Continental marginal seas are key systems in the global carbon cycle. Carbon stocks represent the ability to store carbon, thus quantifying the carbon stocks in marine sediments would help to better understand their importance in the carbon cycle. In this study, 17 sediment cores in the mud areas of the South Yellow Sea and the East China Sea were measured for total organic carbon (TOC) and its stable isotope (δ13C), and dry bulk density; and from which the carbon stocks and carbon stock accumulation rate as well as marine/terrestrial carbon stocks/carbon stock accumulation rate were calculated. The carbon stocks in the mud area of the South Yellow Sea showed a decreasing trend during 1855 to 1950 caused by the relocation of the Yellow River Estuary in 1855, but increased after 1950s due to increased sediment input via the enhancement of South Shandong Coastal Current.

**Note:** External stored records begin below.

**src/rtl/fpu_pkg.sv**
```systemverilog
// rtl/fpu_pkg.sv - shared op codes, flag indices and result-buffer entry type for the FP writeback stage
package fpu_pkg;

    localparam logic [4:0] OP_FADD = 5'b01010;
    localparam logic [4:0] OP_FSUB = 5'b01011;
    localparam logic [4:0] OP_FMUL = 5'b01100;
    localparam logic [4:0] OP_FDIV = 5'b01101;

    localparam logic [31:0] CANON_NAN = 32'h7FC0_0000;

    localparam int FF_NV = 4;
    localparam int FF_DZ = 3;
    localparam int FF_OF = 2;
    localparam int FF_UF = 1;
    localparam int FF_NX = 0;

    typedef struct packed {
        logic [4:0]  rd;
        logic [31:0] data;
        logic [4:0]  flags;
    } entry_t;

    function automatic logic is_fp_op(input logic [4:0] op);
        return (op == OP_FADD) || (op == OP_FSUB) || (op == OP_FMUL) || (op == OP_FDIV);
    endfunction

endpackage

```
**src/rtl/fpu_nan_classify.sv**
```systemverilog
// rtl/fpu_nan_classify.sv - combinational IEEE-754 single classifier and NaN canonicaliser
module fpu_nan_classify
    import fpu_pkg::*;
(
    input  logic [31:0] i_data,
    output logic        o_is_nan,
    output logic        o_is_inf,
    output logic        o_is_subnormal,
    output logic [31:0] o_data
);
    logic exp_all_ones;
    logic exp_zero;
    logic mant_zero;

    assign exp_all_ones   = (i_data[30:23] == 8'hFF);
    assign exp_zero       = (i_data[30:23] == 8'h00);
    assign mant_zero      = (i_data[22:0] == 23'd0);

    assign o_is_nan       = exp_all_ones & ~mant_zero;
    assign o_is_inf       = exp_all_ones & mant_zero;
    assign o_is_subnormal = exp_zero & ~mant_zero;
    assign o_data         = o_is_nan ? CANON_NAN : i_data;
endmodule

```
**src/rtl/fpu_wb_stage.sv**
```systemverilog
// rtl/fpu_wb_stage.sv - FP result buffer feeding the FP regfile; sticky fflags under FPU_FFLAGS_EN
module fpu_wb_stage
    import fpu_pkg::*;
#(
    parameter int DEPTH = 2
) (
    input  logic        i_clk,
    input  logic        i_rst,
    input  logic        i_valid,
    output logic        o_ready,
    input  logic [4:0]  i_alu_op,
    input  logic [4:0]  i_rd_addr,
    input  logic [31:0] i_fpu_data,
    output logic        o_wb_valid,
    input  logic        i_wb_ready,
    output logic [4:0]  o_wb_rd,
    output logic [31:0] o_wb_data,
    input  logic        i_fflags_clr,
    output logic [4:0]  o_fflags
);
    localparam int PW = $clog2(DEPTH);
    localparam int CW = $clog2(DEPTH + 1);
    localparam logic [CW-1:0] DEPTH_C = CW'(DEPTH);

    entry_t          mem_q [DEPTH];
    entry_t          mem_d [DEPTH];
    logic [PW-1:0]   wr_ptr_q, wr_ptr_d;
    logic [PW-1:0]   rd_ptr_q, rd_ptr_d;
    logic [CW-1:0]   count_q, count_d;
    logic [4:0]      fflags_q, fflags_d;

    logic            push;
    logic            pop;
    entry_t          head;
    entry_t          new_entry;
    logic            is_nan, is_inf, is_sub;
    logic [31:0]     canon_data;

    fpu_nan_classify u_classify (
        .i_data         (i_fpu_data),
        .o_is_nan       (is_nan),
        .o_is_inf       (is_inf),
        .o_is_subnormal (is_sub),
        .o_data         (canon_data)
    );

    // Readiness comes from the registered count only, so a full buffer never
    // accepts on the same cycle it drains.
    assign o_ready    = (count_q < DEPTH_C);
    assign o_wb_valid = (count_q != '0);
    assign head       = mem_q[rd_ptr_q];
    assign o_wb_rd    = o_wb_valid ? head.rd : 5'd0;
    assign o_wb_data  = o_wb_valid ? head.data : 32'd0;
    assign push       = i_valid & o_ready & is_fp_op(i_alu_op);
    assign pop        = o_wb_valid & i_wb_ready;

    always_comb begin
        new_entry       = '0;
        new_entry.rd    = i_rd_addr;
        new_entry.data  = canon_data;
`ifdef FPU_FFLAGS_EN
        new_entry.flags[FF_NV] = is_nan;
        new_entry.flags[FF_DZ] = 1'b0;
        new_entry.flags[FF_OF] = is_inf;
        new_entry.flags[FF_UF] = is_sub;
        new_entry.flags[FF_NX] = 1'b0;
`endif
    end

    always_comb begin
        mem_d    = mem_q;
        wr_ptr_d = wr_ptr_q;
        rd_ptr_d = rd_ptr_q;
        count_d  = count_q;
        if (push) begin
            mem_d[wr_ptr_q] = new_entry;
            wr_ptr_d        = wr_ptr_q + PW'(1);
        end
        if (pop) begin
            rd_ptr_d = rd_ptr_q + PW'(1);
        end
        if (push && !pop) begin
            count_d = count_q + CW'(1);
        end else if (pop && !push) begin
            count_d = count_q - CW'(1);
        end
    end

`ifdef FPU_FFLAGS_EN
    // Clear applies first so a simultaneous pop still leaves its own flags.
    always_comb begin
        fflags_d = i_fflags_clr ? 5'd0 : fflags_q;
        if (pop) begin
            fflags_d = fflags_d | head.flags;
        end
    end
`else
    logic [8:0] unused_flag_path;
    assign unused_flag_path = {i_fflags_clr, head.flags, is_nan, is_inf, is_sub};
    assign fflags_d         = 5'd0;
`endif

    assign o_fflags = fflags_q;

    always_ff @(posedge i_clk) begin
        if (i_rst) begin
            wr_ptr_q <= '0;
            rd_ptr_q <= '0;
            count_q  <= '0;
            fflags_q <= '0;
            for (int i = 0; i < DEPTH; i++) begin
                mem_q[i] <= '0;
            end
        end else begin
            wr_ptr_q <= wr_ptr_d;
            rd_ptr_q <= rd_ptr_d;
            count_q  <= count_d;
            fflags_q <= fflags_d;
            mem_q    <= mem_d;
        end
    end
endmodule

```
**config.mk**
```make
export PLATFORM = sky130hd
export DESIGN_NAME = fpu_wb_stage
export DESIGN_NICKNAME = d
export VERILOG_FILES = /design/src/rtl/fpu_pkg.sv /design/src/rtl/fpu_nan_classify.sv /design/src/rtl/fpu_wb_stage.sv
export SDC_FILE = /design/constraint.sdc
export NUM_CORES = 1
export LEC_CHECK = 0
export ABC_AREA = 1
export CAP_MARGIN = 20
export CORE_ASPECT_RATIO = 0.5
export CORE_MARGIN = 2
export CORE_UTILIZATION = 35
export DETAILED_ROUTE_END_ITERATION = 8
export DONT_BUFFER_PORTS = 1
export SYNTH_ARGS = -nofsm -noshare
export SYNTH_HDL_FRONTEND = slang
export SYNTH_SLANG_ARGS = --single-unit
```
**constraint.sdc**
```tcl
create_clock -name i_clk -period 2.2 [get_ports i_clk]
set_clock_uncertainty 0.05 [all_clocks]
set_input_delay 0.44 -clock i_clk [delete_from_list [all_inputs] [get_ports i_clk]]
set_output_delay 0.44 -clock i_clk [all_outputs]
set_load 0.05 [all_outputs]
```
# Word level (Yosys, flattened, before mapping)
# Index checks and enable logic that the tools add are counted.
totals:
  reg_bits: 88
  inputBits: 47
  out_inout_bits: 44
  elab_cells: 51
classes:
  addsub: 4
  order_cmp: 4
  n_eq_ne: 5
  mux: 11
  bitwise_logic: 7
  reduce_logical: 11
op_table:
  columns: ["op", "n"]
  rows:
  - ["$mux 42", 4]
  - ["$bwmux 84", 1]
  - ["$mux 32", 2]
  - ["$demux 42 s1", 1]
  - ["$logic_not 23->1", 1]
  - ["$eq 5x4->1 const B", 4]
  - ["$eq 8x8->1 const B", 1]
  - ["$mux 5", 1]
  - ["$and 1x1->1", 4]
  - ["$ge 2x2->1 const B", 2]
  - ["$mux 2", 2]
  - ["$not 1->2", 2]
  - ["$reduce_bool 2->1", 2]
  - ["$logic_and 1x1->1", 3]
  - ["$logic_or 1x1->1", 3]
  - ["$add 1x1->1 const B", 2]
  - ["$add 2x1->2 const B", 1]
  - ["$logic_not 1->1", 2]
  - ["$lt 2x1->1 const B", 1]
  - ["$lt 2x2->1 const B", 1]
  - ["$sub 2x1->2 const B", 1]
  - ["$not 1->1", 1]

# Depth between registers and ports, before layout
depth:
  ltp_word: 9
  depth_mapped: 9
  depth_no_buf: 9

# Cells and area by module
# Synthesis repeated with hierarchy kept, for this count alone.
unflattened:
  cells_unflattened: 816
  area_unflattened_um2: 4889.7
modules_own_cells:
  columns: ["mod", "instances", "cells_per_inst", "area_each_um2", "seq_area_each_um2"]
  rows:
  - ["fpu_wb_stage", 1, 725, 4376.7, 1561.5]
  - ["fpu_nan_classify", 1, 91, 513.0, 0.0]

# Worst setup path before layout
# Ideal clock, no wire load.
synth_path:
  path_type: "register -> output"
  from: "reg count_q[1]"
  to: "out o_wb_data[22]"
  t_arrival_ns: 2.129
  t_required_ns: 1.710
  setup_slack_ns: -0.419
  stages_incl_launch_ff: 6
  path_buffers: 1
  cell_sequence: "dfxtp_1 nor2_1 inv_1 clkbuf_1 o21ai_0 a21oi_1"
synth_via:
  elab_chain_len: 2
synth_lines:
  columns: ["element", "line_no", "text"]
  rows:
  - ["from (decl)", "fpu_wb_stage.sv:29", "logic [CW-1:0] count_q, count_d;"]
  - ["from (signal assigned)", "fpu_wb_stage.sv:117", "count_q <= count_d;"]
  - ["$reduce_bool 2->1", "fpu_wb_stage.sv:50", "assign o_wb_valid = (count_q != '0);"]
  - ["net o_wb_valid", "fpu_wb_stage.sv:14", "output logic o_wb_valid,"]
  - ["$mux 32", "fpu_wb_stage.sv:53", "assign o_wb_data = o_wb_valid ? head.data : 32'd0;"]
  - ["to (decl)", "fpu_wb_stage.sv:17", "output logic [31:0] o_wb_data,"]
# The timed path passes the listed nets, and every way through them passes these cells.

# Worst setup path after layout
layout_path:
  from: "reg count_q[1]"
  to: "out o_wb_data[7]"
layout_via:
  elab_chain_len: 2
layout_lines:
  columns: ["element", "line_no"]
  rows:
  - ["$reduce_bool 2->1", "fpu_wb_stage.sv:50"]
  - ["$mux 32", "fpu_wb_stage.sv:53"]
# No other way between the ends.

==> impl_results.md <==
* Root Buffer: clkbuf_16
* Initial drt markers at about 180
* Tot Pwr at approximately 3.7 mW
* Ranking of synthesized cells by area: dfxtp_1, nand2_1, a21oi_1, o21ai_0, o21ai_1
* FFs w/ async S/R, synth at 0
* Boundary pin count at between 90 and 100
* CP Class: flop to output port
* CP required at roughly 1.7 ns
* Setup slack after layout at 0.207 ns
* Placer congestion estimate at between 0.7 and 0.8
* CP Capture Type: output port
* Grt ovf at 0
* Syn_area_per_cell at slightly above 7 µm²
* Seq cells post-synth at 78
* Synth top cells by count: nand2_1, dfxtp_1, a21oi_1
* Max frequency at between 0.5 and 0.6 GHz
* Mapped Cells at approximately 460
* Largest net degree at the start of global routing at 68
* Sequential fraction of the synthesis area at 0.473
* DIE AREA at 10300 µm²
* CTS H-tree lvls at 3
* Worst-Skew Late Latency at roughly 0.32 ns
* TritonRoute pass-1 iters at 4
* Slew margin rel. at 0.612
* Hold endpoint: mem_q[30]$_SDFFE_PP0P_
* Synth top area share at 0.473
* Die H at 72.6 µm
* P_leak at approximately 1.7 nW
* Status: finished, final reports clean
* Post-route clock period utilization at 0.906
* CTS Buffer Depth at 2
* Initial core utilization at 0.370
* Hold_sp: i_fpu_data[25]
* RSZ-0062 raised after global routing: false
* Die Width at 141 µm
* Cell Chain, Critical Path: nor2_2 -> buf_4 -> a21oi_1 -> buf_12
* Final WL at 8.45 mm
* Post-CTS Hold Fix Bufs at 0
* Total Routing Usage GR at 0.172
* Core box area at approximately 9000 µm²
* Initial antenna violation count at 0
* Maxcap violations at 0
* First-pass GRT wire length at roughly 14 mm
* # port buffers at 0
* FF-to-FF Start: count_q[1]$_SDFFE_PP0P_
* Worst-path cell with the longest stage delay: dfxtp_1
* Cell taking the most area after synthesis: dfxtp_1
* Layout Area Growth over Synthesis at 33.5%
* Class of the worst hold path: primary input to flop
* Yosys cell types at 23
* Critical Path AT at ~1.5 ns
* Number of fill cells in the layout at around 890
* Reg-to-reg endpoint: count_q[1]$_SDFFE_PP0P_
* Fin Hold WS at 0.179 ns
* Worst setup SP type: flop
* Vias per cell at ~5.0
* Number of global-route vias before repair at roughly 2900
* Final min period at ~2.0 ns
* ANT cells at 0
* Cell area after synthesis at between 3000 and 4000 µm²
* Total CTS buffers at 9
* DRC at 0
* R2R depth at 9
* DR WL/cell at around 14 µm
* Pre-CTS setup slack at around 0.26 ns
* TNS Setup at 0 ns
* FF-to-FF setup slack at roughly 0.44 ns
* CTS sink cnt at between 70 and 80
* Post-route ant nets at 0
* Placed Instances at 602
* # setup viols final at 0
* CP max FO at 23
* VDD IR-drop max at around 0.47 mV
* Worst hold path depth at 2
* Post-synth EDFFs at 0
* Clk slew on worst S/H paths at roughly 0.060 ns
* Final Hold Viols at 0
* HPWL after detailed placement at 5.68 mm
* Worst path max stage delay at roughly 0.38 ns
* Post-Layout Cell Count at 618
* Least-Margin Pin Slew at approximately 0.58 ns
* Most common cell in the netlist: nand2_1
* Main flop type after synthesis: dfxtp_1
* Max Slew Vio Count at 0
* Nets@finish at roughly 550
* CTS tree: done
* Synth warn at 0
* Share of layout cells above drive strength 1 at 0.168
* Vias at roughly 3000
* PD cells at 834 nW/µm²
* Std-Cell Rows at 24
## placed cells by master (no fill, tap or decap), types with 3 or more instances in the layout
cell type,instances
clkbuf_16,9
inv_1,28
a21oi_2,9
nand3_1,3
buf_12,29
o22ai_1,7
clkbuf_8,3
o21ai_1,23
nand2_1,118
nor2_1,28
a21oi_1,64
o21ai_0,60
conb_1,5
dfxtp_1,77
buf_4,23
## logic make-up after synthesis
family,synth area share
other cells,0.00114
simple gates,0.182
compound gates,0.250
xor+xnor,0.00266
fa+ha+maj,0.00379
buf+inv,0.0865
flops,0.473
## cell type report
cell class                 count  area [µm²]  area share
sequential                    78        1560       0.355
multi-input combinational    324        1510       0.342
timing repair buffer          52         753       0.171
clock buffer                  12         267      0.0605
tap                          117         146      0.0332
inverter                      32         124      0.0281
clock inverter                 3        42.5     0.00966
## state kept, by name (all words and copies together) (netlist names)
signal,flops
rd_ptr_q,1
count_q,2
wr_ptr_q,1
mem_q,74
## worst max-delay path: cells and delay by family (launching register included)
kind | cells | cell delay (ns)
buf+inv | 2 | 0.41
simple gates | 1 | 0.08
flops | 1 | 0.38
compound gates | 1 | 0.30
## per-stage QoR
step	utilization	area [µm²]
after global routing	0.494	4400
after floorplan	-	3350
final	0.494	4400
after CTS	0.491	4380
after global placement	0.456	4070
after detailed placement	0.456	4070
## worst max path at each step
stage                              end  cells after the start  slack, ns                     from
6_report                  o_wb_data[7]                      4       0.21  count_q[1]$_SDFFE_PP0P_
5_1_grt                     o_wb_rd[2]                      6       0.08  count_q[1]$_SDFFE_PP0P_
4_1_cts                  o_wb_data[22]                      5       0.11  count_q[1]$_SDFFE_PP0P_
3_5_place_dp   count_q[1]$_SDFFE_PP0P_                      8       0.26  count_q[1]$_SDFFE_PP0P_
3_3_place_gp   count_q[1]$_SDFFE_PP0P_                      8       0.30  count_q[1]$_SDFFE_PP0P_
2_1_floorplan               o_wb_rd[2]                      3       0.13    rd_ptr_q$_SDFFE_PP0P_
## metal layers
| layer | global-route usage | share of wire |
|---|---|---|
| met5 | 0 | 0 |
| met4 | 0.0489 | 0.010 |
| met3 | 0.0492 | 0.058 |
| met2 | 0.275 | 0.46 |
| met1 | 0.229 | 0.48 |
## repair_timing
item,CTS,global route
endpoints found under the setup margin,10,11
gates resized for setup,1,0
gates cloned,0,0
setup buffers,0,1
## power by group
part | switching [mW] | leakage (nW) | internal, mW | total [mW]
clock | 0.537 | 0.151 | 0.962 | 1.50
sequential | 0.0229 | 0.631 | 1.46 | 1.48
combinational | 0.466 | 0.917 | 0.228 | 0.694
total | 1.03 | 1.70 | 2.65 | 3.67
(Power assumes the default switching activity.)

In the Min-Zhe belt of the East China Sea, carbon stocks showed an overall high marine proportion due to the phytoplankton bloom induced by high nutrient level, but the decreased carbon stocks in recent decades were mainly caused by the construction of reservoirs in the Yangtze River that reduced sediment transports. The average carbon stocks in 1 m sediments from the South Yellow Sea (45.2 t ha-1) and Min-Zhe belt (52.8 t ha-1) were low compared to that of global marine sediments (66.6 t ha-1), while the carbon stock accumulation rate showed much higher values (0.1 t ha-1 yr-1 in South Yellow Sea and 0.31 t ha-1 yr-1 in the Min-Zhe belt) because of higher sedimentation rates. Although carbon stocks of Chinese marginal seas were also lower than that of the tidal flats (70.7 t ha-1) and wetland (123.6 t ha-1) in China, their much larger area could store 0.75 Pg C in marine sediments. Our temporal records suggest that anthropogenic activities have reduced carbon stocks in the marginal seas since 1950, causing carbon to re-enter the atmosphere to impact climate changes.